Gracias a Javier, que se había incorporado a él, volví a retomar contacto con mi barrio de Diego Ferré. Lo hacía un poco a escondidas, porque esos chicos y chicas eran unos burgueses y yo había dejado de serlo. ¿Qué hubieran dicho Lea, Félix o los camaradas de Cahuide si me veían, en la esquina de la calle Colón, hablando de esas «hembritas bestiales» que se acababan de mudar a la calle Ocharán o preparando la fiesta-sorpresa del sábado? ¿Y qué hubieran dicho las chicas y los chicos del barrio, de Cahuide, una organización que, además de ser comunista, tenía indios, cholos y negros como los que servían en sus casas? Eran dos mundos, separados por un abismo. Cuando pasaba yo de uno a otro sentía que cambiaba de país. A quienes vi menos en todo ese tiempo fue a mis padres. Habían pasado varios meses en Estados Unidos y luego, a poco de regresar, mi papá se volvió a ir. Eran nuevos intentos para encontrar algún trabajo o montar algún negocio que le permitiera la mudanza definitiva. Mi madre se quedó en casa de los abuelos, donde apenas cabíamos. La ausencia de mi padre la angustiaba y yo sospechaba que temía que, en un arrebato, se desapareciera, como la primera vez. Pero volvió, cuando estaba por concluir el año 1953, y un día me citó en su oficina.
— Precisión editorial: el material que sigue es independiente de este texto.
### src/rtl/dmr_pkg.sv
package dmr_pkg;
    localparam int HALF_W = 16;
    localparam int WORD_W = 32;

    localparam logic [HALF_W-1:0] ID_CODE     = 16'hB0C5;
    localparam logic [WORD_W-1:0] ORDER_LITTLE = 32'h1E1E_1E1E;
    localparam logic [WORD_W-1:0] ORDER_BIG    = 32'hBEBE_BEBE;
    localparam logic [WORD_W-1:0] EXT_WIN_BYTES = 32'd8;

    typedef enum logic {
        WIN_MODE = 1'b0,
        WIN_EXT  = 1'b1
    } win_e;

    typedef enum logic [1:0] {
        SRC_STORED,
        SRC_ID,
        SRC_MEMSZ,
        SRC_ONES
    } mode_src_e;

    typedef enum logic {
        BYTES_LITTLE = 1'b0,
        BYTES_BIG    = 1'b1
    } byte_order_e;

    function automatic logic is_order_key(input logic [WORD_W-1:0] v);
        return (v == ORDER_LITTLE) || (v == ORDER_BIG);
    endfunction
endpackage

### src/rtl/dmr_mode_bank.sv
module dmr_mode_bank
    import dmr_pkg::*;
#(
    parameter int NUM_REGS  = 10,
    parameter int IDX_W     = 7,
    parameter int ID_IDX    = 0,
    parameter int MEMSZ_IDX = 10,
    parameter logic [HALF_W-1:0] MEMSZ_VAL = 16'h0100
) (
    input  logic              clk,
    input  logic              rst,
    input  logic              wr_en,
    input  logic [IDX_W-1:0]  idx,
    input  logic [HALF_W-1:0] wdata,
    output logic [HALF_W-1:0] rdata
);
    logic [NUM_REGS-1:0][HALF_W-1:0] regs_q;
    logic [HALF_W-1:0] stored;
    logic in_range;
    mode_src_e src;

    assign in_range = (idx < IDX_W'(NUM_REGS));

    for (genvar g = 0; g < NUM_REGS; g++) begin : g_reg
        always_ff @(posedge clk) begin
            if (rst) begin
                regs_q[g] <= '0;
            end else if (wr_en && idx == IDX_W'(g)) begin
                regs_q[g] <= wdata;
            end
        end
    end

    always_comb begin
        stored = '0;
        for (int i = 0; i < NUM_REGS; i++) begin
            if (idx == IDX_W'(i)) stored = regs_q[i];
        end
    end

    always_comb begin
        if (idx == IDX_W'(ID_IDX))         src = SRC_ID;
        else if (idx == IDX_W'(MEMSZ_IDX)) src = SRC_MEMSZ;
        else if (!in_range)                src = SRC_ONES;
        else                               src = SRC_STORED;
    end

    always_comb begin
        unique case (src)
            SRC_ID:    rdata = ID_CODE;
            SRC_MEMSZ: rdata = MEMSZ_VAL;
            SRC_ONES:  rdata = '1;
            default:   rdata = stored;
        endcase
    end

    // out-of-range writes leave the whole bank untouched
    assert_drop_oor_R5: assert property (@(posedge clk) disable iff (rst)
        (wr_en && !in_range) |=> $stable(regs_q));
endmodule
Fui, muy aprensivo, porque de sus citas yo no esperaba nunca nada bueno. Me dijo que el empleo en Turismo no era serio, apenas un cachuelo, y que debía trabajar en algo que me permitiera ir haciendo una carrera a la vez que estudiaba, como tantos muchachos en Estados Unidos. Ya había hablado con un amigo suyo, del Banco Popular, y me esperaba allí un trabajo, desde el primero de enero.
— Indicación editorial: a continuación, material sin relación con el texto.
### config.mk
export PLATFORM = sky130hd
export DESIGN_NAME = reg_unlock_seq
export DESIGN_NICKNAME = d
export VERILOG_FILES = /design/src/rtl/wul_pkg.sv /design/src/rtl/wul_decode.sv /design/src/rtl/wul_latch.sv /design/src/rtl/wul_gate.sv /design/src/rtl/reg_unlock_seq.sv
export SDC_FILE = /design/constraint.sdc
export NUM_CORES = 1
export LEC_CHECK = 0
export ABC_AREA = 1
export BUFFER_PORTS_ARGS = -buffer_cell sky130_fd_sc_hd__buf_2
export CAP_MARGIN = 20
export CELL_PAD_IN_SITES_DETAIL_PLACEMENT = 0
export CELL_PAD_IN_SITES_GLOBAL_PLACEMENT = 1
export CORE_ASPECT_RATIO = 1.2
export CORE_UTILIZATION = 27
export DETAILED_ROUTE_END_ITERATION = 8
export PLACE_DENSITY = 0.8
export SETUP_SLACK_MARGIN = 0.4
export SLEW_MARGIN = 20
export SYNTH_ARGS = -nofsm -noshare
export SYNTH_HDL_FRONTEND = slang
export SYNTH_SLANG_ARGS = --single-unit
### constraint.sdc
create_clock -name clk -period 1.4 [get_ports clk]
set_clock_uncertainty 0.05 [all_clocks]
set_input_delay 0.42 -clock clk [delete_from_list [all_inputs] [get_ports clk]]
set_output_delay 0.42 -clock clk [all_outputs]
set_load 0.01 [all_outputs]
### src/rtl/wul_pkg.sv
// Package: shared types for the write-unlock sequencer.
// Assumes: one bus write is classified per cycle.
package wul_pkg;

    // Meaning of a write that hits the control address.
    typedef enum logic [2:0] {
        CMD_NONE  = 3'd0,
        CMD_LOCK  = 3'd1,
        CMD_ARM   = 3'd2,
        CMD_OPEN  = 3'd3,
        CMD_OTHER = 3'd4
    } ctrl_cmd_e;

    // State of the two lock bits.
    typedef struct packed {
        logic wel;
        logic rwel;
    } latch_state_t;

endpackage

### src/rtl/wul_decode.sv
// Module: wul_decode
// Classifies each bus write. A write to the control address becomes a
// command, and any other write is marked as protected.
// Assumes: the address compare covers every bit, including the high byte.
module wul_decode
    import wul_pkg::*;
#(
    parameter int          AW        = 16,
    parameter int          DW        = 8,
    parameter logic [AW-1:0] CTRL_ADDR = 16'h003F,
    parameter logic [DW-1:0] LOCK_VAL  = 8'h00,
    parameter logic [DW-1:0] ARM_VAL   = 8'h02,
    parameter logic [DW-1:0] OPEN_VAL  = 8'h06
) (
    input  logic [AW-1:0] addr,
    input  logic [DW-1:0] data,
    input  logic          wr,
    output logic          ctrl_wr,
    output logic          prot_wr,
    output ctrl_cmd_e     cmd
);

    logic hit_ctrl;

    // Address match and write-type split.
    always_comb begin
        hit_ctrl = (addr == CTRL_ADDR);
        ctrl_wr  = wr && hit_ctrl;
        prot_wr  = wr && !hit_ctrl;
    end

    // Map the data byte of a control write to a command.
    always_comb begin
        if (!ctrl_wr)              cmd = CMD_NONE;
        else if (data == LOCK_VAL) cmd = CMD_LOCK;
        else if (data == ARM_VAL)  cmd = CMD_ARM;
        else if (data == OPEN_VAL) cmd = CMD_OPEN;
        else                       cmd = CMD_OTHER;
    end

endmodule

### src/rtl/wul_latch.sv
// Module: wul_latch
// Holds the write-enable and register-write-enable bits and applies the
// ordered unlock rules: arm sets the first bit, open sets the second bit
// only when armed, and lock clears both.
// Assumes: cmd is CMD_NONE whenever there is no control write.
module wul_latch
    import wul_pkg::*;
(
    input  logic      clk,
    input  logic      rst_n,
    input  logic      ctrl_wr,
    input  ctrl_cmd_e cmd,
    output logic      wel,
    output logic      rwel
);

    latch_state_t cur, nxt;

    // Next-state rules for the two lock bits.
    always_comb begin
        nxt = cur;
        unique case (cmd)
            CMD_LOCK: nxt = '{wel: 1'b0, rwel: 1'b0};
            CMD_ARM:  nxt.wel = 1'b1;
            CMD_OPEN: if (cur.wel) nxt.rwel = 1'b1;
            default:  nxt = cur;
        endcase
    end

    // State register with synchronous active-low reset.
    always_ff @(posedge clk) begin
        if (!rst_n) cur <= '{wel: 1'b0, rwel: 1'b0};
        else        cur <= nxt;
    end

    assign wel  = cur.wel;
    assign rwel = cur.rwel;

    AST_RWEL_NEEDS_WEL: assert property (@(posedge clk) disable iff (!rst_n)
        rwel |-> wel);
    AST_OPEN_UNARMED_NOOP: assert property (@(posedge clk) disable iff (!rst_n)
        (ctrl_wr && cmd == CMD_OPEN && !wel) |=> !rwel);
    AST_LOCK_CLEARS: assert property (@(posedge clk) disable iff (!rst_n)
        (ctrl_wr && cmd == CMD_LOCK) |=> (!wel && !rwel));
    AST_ARM_SETS: assert property (@(posedge clk) disable iff (!rst_n)
        (ctrl_wr && cmd == CMD_ARM) |=> wel);
    AST_STRAY_STABLE: assert property (@(posedge clk) disable iff (!rst_n)
        (!ctrl_wr || cmd == CMD_OTHER) |=> ($stable(wel) && $stable(rwel)));

endmodule

### src/rtl/wul_gate.sv
// Module: wul_gate
// Passes a protected write on, one cycle later, when both lock bits are
// set. Otherwise it drops the write. It raises a one-cycle accept or
// reject pulse for each protected write.
// Assumes: the lock bits seen are those in force before the current edge.
module wul_gate #(
    parameter int AW = 16,
    parameter int DW = 8
) (
    input  logic          clk,
    input  logic          rst_n,
    input  logic          prot_wr,
    input  logic [AW-1:0] addr,
    input  logic [DW-1:0] data,
    input  logic          wel,
    input  logic          rwel,
    output logic [AW-1:0] fwd_addr,
    output logic [DW-1:0] fwd_data,
    output logic          fwd_wr,
    output logic          acc,
    output logic          rej
);

    logic open_now;

    // Both bits must be set for a protected write to go through.
    always_comb open_now = wel && rwel;

    // Strobe and pulse registers.
    always_ff @(posedge clk) begin
        if (!rst_n) begin
            fwd_wr <= 1'b0;
            acc    <= 1'b0;
            rej    <= 1'b0;
        end else begin
            fwd_wr <= prot_wr && open_now;
            acc    <= prot_wr && open_now;
            rej    <= prot_wr && !open_now;
        end
    end

    // Payload registers, loaded only for an accepted write.
    always_ff @(posedge clk) begin
        if (!rst_n) begin
            fwd_addr <= '0;
            fwd_data <= '0;
        end else if (prot_wr && open_now) begin
            fwd_addr <= addr;
            fwd_data <= data;
        end
    end

    AST_PULSES_EXCLUSIVE: assert property (@(posedge clk) disable iff (!rst_n)
        !(acc && rej));
    AST_LOCKED_DROPS: assert property (@(posedge clk) disable iff (!rst_n)
        (prot_wr && !(wel && rwel)) |=> (rej && !fwd_wr));
    AST_OPEN_PASSES: assert property (@(posedge clk) disable iff (!rst_n)
        (prot_wr && wel && rwel) |=> (fwd_wr && acc && fwd_data == $past(data)));
    AST_IDLE_QUIET: assert property (@(posedge clk) disable iff (!rst_n)
        !prot_wr |=> (!fwd_wr && !acc && !rej));

endmodule

### src/rtl/reg_unlock_seq.sv
// Module: reg_unlock_seq (top)
// Guards protected register writes behind a two-step unlock at one
// control address, and re-locks on a zero write.
// Assumes: at most one bus write per cycle, and a synchronous active-low reset.
module reg_unlock_seq
    import wul_pkg::*;
#(
    parameter int            AW        = 16,
    parameter int            DW        = 8,
    parameter logic [AW-1:0] CTRL_ADDR = 16'h003F,
    parameter logic [DW-1:0] LOCK_VAL  = 8'h00,
    parameter logic [DW-1:0] ARM_VAL   = 8'h02,
    parameter logic [DW-1:0] OPEN_VAL  = 8'h06
) (
    input  logic          clk,
    input  logic          rst_n,
    input  logic [AW-1:0] bus_addr,
    input  logic [DW-1:0] bus_data,
    input  logic          bus_wr,
    output logic [AW-1:0] fwd_addr,
    output logic [DW-1:0] fwd_data,
    output logic          fwd_wr,
    output logic          wr_en_latch,
    output logic          reg_wr_latch,
    output logic          acc_pulse,
    output logic          rej_pulse
);

    logic      ctrl_wr;
    logic      prot_wr;
    ctrl_cmd_e cmd;

    wul_decode #(
        .AW(AW), .DW(DW), .CTRL_ADDR(CTRL_ADDR),
        .LOCK_VAL(LOCK_VAL), .ARM_VAL(ARM_VAL), .OPEN_VAL(OPEN_VAL)
    ) u_decode (
        .addr    (bus_addr),
        .data    (bus_data),
        .wr      (bus_wr),
        .ctrl_wr (ctrl_wr),
        .prot_wr (prot_wr),
        .cmd     (cmd)
    );

    wul_latch u_latch (
        .clk     (clk),
        .rst_n   (rst_n),
        .ctrl_wr (ctrl_wr),
        .cmd     (cmd),
        .wel     (wr_en_latch),
        .rwel    (reg_wr_latch)
    );

    wul_gate #(.AW(AW), .DW(DW)) u_gate (
        .clk      (clk),
        .rst_n    (rst_n),
        .prot_wr  (prot_wr),
        .addr     (bus_addr),
        .data     (bus_data),
        .wel      (wr_en_latch),
        .rwel     (reg_wr_latch),
        .fwd_addr (fwd_addr),
        .fwd_data (fwd_data),
        .fwd_wr   (fwd_wr),
        .acc      (acc_pulse),
        .rej      (rej_pulse)
    );

    AST_CTRL_SILENT: assert property (@(posedge clk) disable iff (!rst_n)
        (bus_wr && bus_addr == CTRL_ADDR) |=> (!fwd_wr && !acc_pulse && !rej_pulse));
    AST_STAY_OPEN_ON_ARM: assert property (@(posedge clk) disable iff (!rst_n)
        (bus_wr && bus_addr == CTRL_ADDR && bus_data == ARM_VAL && wr_en_latch && reg_wr_latch)
        |=> (wr_en_latch && reg_wr_latch));

endmodule

==> metrics.md <==
| Metric | Value |
|---|---|
| Post-DRT Antenna Nets | 0 |
| Cell taking the most area after synthesis | dfxtp_1 |
| Port Buffers | 55 |
| Top-count cell post-synth | nor2_1 |
| Num CTS Buffers | 3 |
| Final Hold Fails | 0 |
| Drt total wl | 3640 um |
| Area after DPL | roughly 0.0017 mm2 |
| Final Cell Area | 0.00236 mm2 |
| Diodes inserted | 0 |
| Wire per inst | 10.5 um |
| CP max FO | 7 |
| Overall Global Routing Usage | 12.9% |
| Startpoint types | primary input |
| #FFs+latches synth | 28 |
| Slew HR | a little over four fifths |
| Pwr/cell area | about 620 mW/mm2 |
| Synthesized area | 0.00131 mm2 |
| DR iter-0 viols | 52 |
| Num rows | 27 |
| Register area share after synthesis | 42.9% |
| Storage cell area | around 600 um2 |
| Die area | 0.00512 mm2 |
| DR vias/cell | 4.13 |
| Mapped Nets | roughly 240 |
| Synth warn | 0 |
| CP startpoint | bus_addr[13] |
| Worst EP arrival | between 1000 and 1500 ps |
| Ranking of synthesized cells by area | dfxtp_1 (43%), nor2_1 (21%), nand2_1 (18%) |
| Layout cells sized above 1 | 51.0% |
| Fin crit share | 94.5% |
| Final setup vio count | 0 |
| Fin crit period | roughly 1300 ps |
| Req. time, crit path | 1530 ps |
| Syn Inst Count | 215 |
| Fin nets | 316 |
| Slew Limit Fails | 0 |
| Worst hold start | bus_addr[4] |
| Grt total ovfl | 0 |
| Slew at the pin closest to its max-slew limit | 245 ps |
| First-pass GRT wire length | 5180 um |
| Final setup TNS | 0 ps |
| Root Buffer | clkbuf_8 |
| Async S/R FF share, synth | 0% |
| Multi-input gate area | 698 um2 |
| First-pass DRT Iterations | 4 |
| CTS clk-pin slew, worst paths | 100 ps |
| Worst r2r src | u_latch.rwel |
| Achievable clock frequency | about 760 MHz |
| CTS max path bufs | 2 |
| CP Capture Type | flop |
| RSZ-0062 raised after global routing | yes |
| DR vias | 1428 |
| Final Total Pwr | 1.47 mW |
| Status | finished, final reports clean |
| Commonest cells post-synth | nor2_1 (72), nand2_1 (64), inv_1 (32) |
| Fillers | about 440 |
| Area share of the largest cell type after synthesis | 42.9% |
| Die extent in x | about 65 um |
| Gpl congestion | a little over 0.7 |
| CTS Sinks | 28 |
| CTS Hold Bufs | 0 |
| CTS H-tree depth | 1 |
| IO Count | 56 |
| Synth Area per Inst | 6.08 um2 |
| Post-DP HPWL | 2460 um |
| Top_reg_cell synth | dfxtp_1 |
| Max Cap Violations | 0 |
| Initial Utilization | about 28% |
| Initial antenna violation count | 0 |
| Die Ht | 78.2 um |
| Area growth, synth to finish | 80.7% |
| Insertion delay to the later sink of the worst-skew pair | roughly 270 ps |
| Lkg Pwr | between 1 and 1.5 nW |
| DRC Markers | 0 |
| Largest net degree at the start of global routing | 29 |
| Count of different cell masters after synthesis | 13 |
| Placeable core area | 0.00463 mm2 |
| TritonCTS clock tree | yes |
| Post-synth EDFFs | 0 |
| Setup CP Type | primary input to flop |
| Worst hold path class | primary input to flop |
| Number of global-route vias before repair | 1214 |
| Peak supply drop | 0.309 mV |
## final cells by class
class | count | share of cell area, %
clock buffers | 4 | 2.33
repair buffers | 78 | 34.6
flip-flops and latches | 28 | 25.3
multi-input cells | 146 | 29.6
well taps | 58 | 3.08
inverters | 32 | 5.09
## per-layer routing
layer	vias up	wire length (um)	GRT usage, %
met5	-	0	0
met4	0	25	3.91
met3	2	174	2.33
met2	36	1840	21.6
met1	619	1600	16.5
li1	771	-	-
## final timing paths
path | endpoint | slack (ps) | depth (start not counted)
min | u_gate.fwd_addr[4] | 310 | 3
max | u_gate.fwd_addr[9] | 80 | 10
min reg2reg | u_latch.rwel | 440 | 2
max reg2reg | u_gate.fwd_addr[5] | 170 | 7
## cells in the final DEF, fill, tap and decap left out
cell type   n
nor2_1     60
nand2_1    45
buf_6      44
inv_1      30
dfxtp_2    27
nand2_2    15
buf_2      15
buf_4      12
nor2_2     10
nand2_4     4
clkbuf_8    4
clkbuf_16   4
nand4_1     3
nor2_4      2
inv_2       2
nand3_1     2
buf_12      2
nor3_2      1
nand3_2     1
nand3_4     1
a21oi_1     1
a21oi_2     1
buf_8       1
dfxtp_4     1
## state kept, by name (all words and copies together), names as in the netlist
signal	cells
u_gate.fwd_data	8
u_gate.rej	1
u_latch.wel	1
u_gate.fwd_wr	1
u_latch.rwel	1
u_gate.fwd_addr	16
## per-stage QoR
step                      setup WS [ps]  utilization, %  instances  hold WS (ps)
final                              77.4            51.0        346           309
after global routing               25.8            51.0        346           318
after CTS                          92.7            44.8        338           325
after detailed placement           -200            37.7        334           430
after global placement             -155            37.7        334           425
after floorplan                    97.9               -        215           450
## what timing repair did
| item | in CTS | in global routing |
|---|---|---|
| buffers inserted | 0 | 3 |
| gates cloned | 0 | 5 |
| pin swaps | 1 | 24 |
| setup endpoints to repair | 56 | 56 |
| resized for setup | 69 | 49 |
## report_power, final
part / switching, mW / internal (mW) / total, mW
registers: 0.00104 / 0.795 / 0.796
clock network: 0.259 / 0.252 / 0.511
logic: 0.0741 / 0.0896 / 0.164
total: 0.334 / 1.14 / 1.47
## kinds of logic (layout without fill, tap and decap cells)
group	after synthesis	after routing	synth area share (%)
AND/OR/NAND/NOR	144	144	42.8
flip-flops	28	28	42.9
AO/OA/AOI/OAI	2	2	0.766
buffers and inverters	41	114	13.5
## critical path: stages
cell and delay [ps]:
buf_6 100, nor2_4 100, nand2_1 60, nor2_2 130
nand3_2 110, nand3_4 190, clkbuf_16 200, nand2_1 50
nand2_1 50, nor2_1 30
No activity file was read; power rests on OpenSTA's default activity.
De manera que estrené 1954 de empleado bancario, en la sucursal de La Victoria del Banco Popular. El primer día el administrador me preguntó si tenía experiencia. Le dije que ninguna. Silbó, intrigado. «¿O sea que entraste por vara?» Así era. «Te fregaste -me anunció-. Porque lo que yo necesito es un recibidor. A ver cómo te bates.» Fue una experiencia difícil que se prolongaba fuera de las ocho horas que pasaba en la oficina, de lunes a viernes, y se me reproducía en pesadillas. Tenía que recibir dinero de la gente para sus libretas de ahorros o sus cuentas corrientes. Un gran número de clientes eran las putas del jirón Huatica, que estaba allí, a la vuelta de la sucursal, y que se impacientaban porque yo me demoraba en contar y dar recibo. Los billetes se me caían o se me enredaban en los dedos, y a veces, hecho un mar de confusión, fingía haber sacado la cuenta y les daba el recibo sin verificar cuánto me habían entregado. Muchas tardes, el balance no cuadraba y tenía que recontar el dinero en un estado de verdadera zozobra. Un día me faltaron cien soles, de modo que, con la cara por el suelo, fui donde el administrador y le dije que cubriera el hueco de mi sueldo. Pero él, con una simple ojeada en el balance, encontró el error y se rió de mi impericia. Era un hombre joven y amable, empeñado en que los compañeros me nombraran delegado a la federación bancaria, ya que era universitario. Pero me negué a ser delegado sindical, y no informé de ello a Cahuide, pues me habrían pedido que aceptara. Si asumía esa responsabilidad tendría que quedarme de empleado bancario y se me hacía cuesta arriba. Detestaba el trabajo, la rutina de los horarios y esperaba el sábado como en el internado leonciopradino.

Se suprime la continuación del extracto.